╭─ Records shown

What follows belongs to an exercise in optimizing a design on an open flow for small area, a short achievable clock period and few clock cycles; a production flow would make more cautious choices. Where RTL was checked, it was by simulation tests only, not by an equivalence proof against the original.

==> flow/design.v (excerpt) <==
module pdm_decim (
    input  wire        clk,
    input  wire        rst,         
    input  wire [2:0]  cfg_ratio,   
    input  wire [1:0]  cfg_nch,     
    input  wire        cfg_bord,    
    input  wire [7:0]  cfg_gain,    
    input  wire        in_valid,
    output reg         in_ready,
    input  wire [7:0]  in_data,
    output reg         out_valid,
    input  wire        out_ready,
    output reg  [15:0] out_data,
    output reg  [1:0]  out_chan
);
Size in the first run: ~46 I/O pins, ~73,000 µm² of cells after synthesis.
clock: 12.0 ns
lec_check: 0
cap_margin: 20
core_margin: 2
core_utilization: 40
place_density: 0.6
slew_margin: 20
standard.sh (not shown) runs the stock make flow with config.mk's settings and CLKGATE_MAP_FILE= SYNTH_SCRIPT=/design/flow/synth_recipe.tcl, a recipe that flattens the netlist after the stock synthesis.
==> flow/flow/run.sh <==
#!/bin/bash
# Standard layout, with the resizer free to change a cell's footprint and a
# tighter timing-repair target (setup slack to reach at the design's period).
set -euo pipefail
bash standard.sh MATCH_CELL_FOOTPRINT=0 SETUP_SLACK_MARGIN=8 finish > standard_flow.log 2>&1
Next try:
--- a/flow/flow/run.sh
+++ b/flow/flow/run.sh
@@ -4,2 +4,2 @@
 set -euo pipefail
-bash standard.sh MATCH_CELL_FOOTPRINT=0 SETUP_SLACK_MARGIN=8 finish > standard_flow.log 2>&1
+bash standard.sh MATCH_CELL_FOOTPRINT=0 SETUP_SLACK_MARGIN=7 finish > standard_flow.log 2>&1
After rerunning:
- The changed run completed without violations
- final area drops by 6.9%
- worst hold slack gains 0.047 ns
- fmax drops by 1.1%
- die area stays the same
- routed wire length drops by 5.9%
Function was not checked in any run of this note: the RTL went through the layout flow alone.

╰─

▸ **What is needed**
Set down the lines above exactly as written. Begin at the line containing "- worst hold slack gains 0.047 ns" and stop after the last line.

▸ **Response to this task**
- worst hold slack gains 0.047 ns
- fmax drops by 1.1%
- die area stays the same
- routed wire length drops by 5.9%
Function was not checked in any run of this note: the RTL went through the layout flow alone.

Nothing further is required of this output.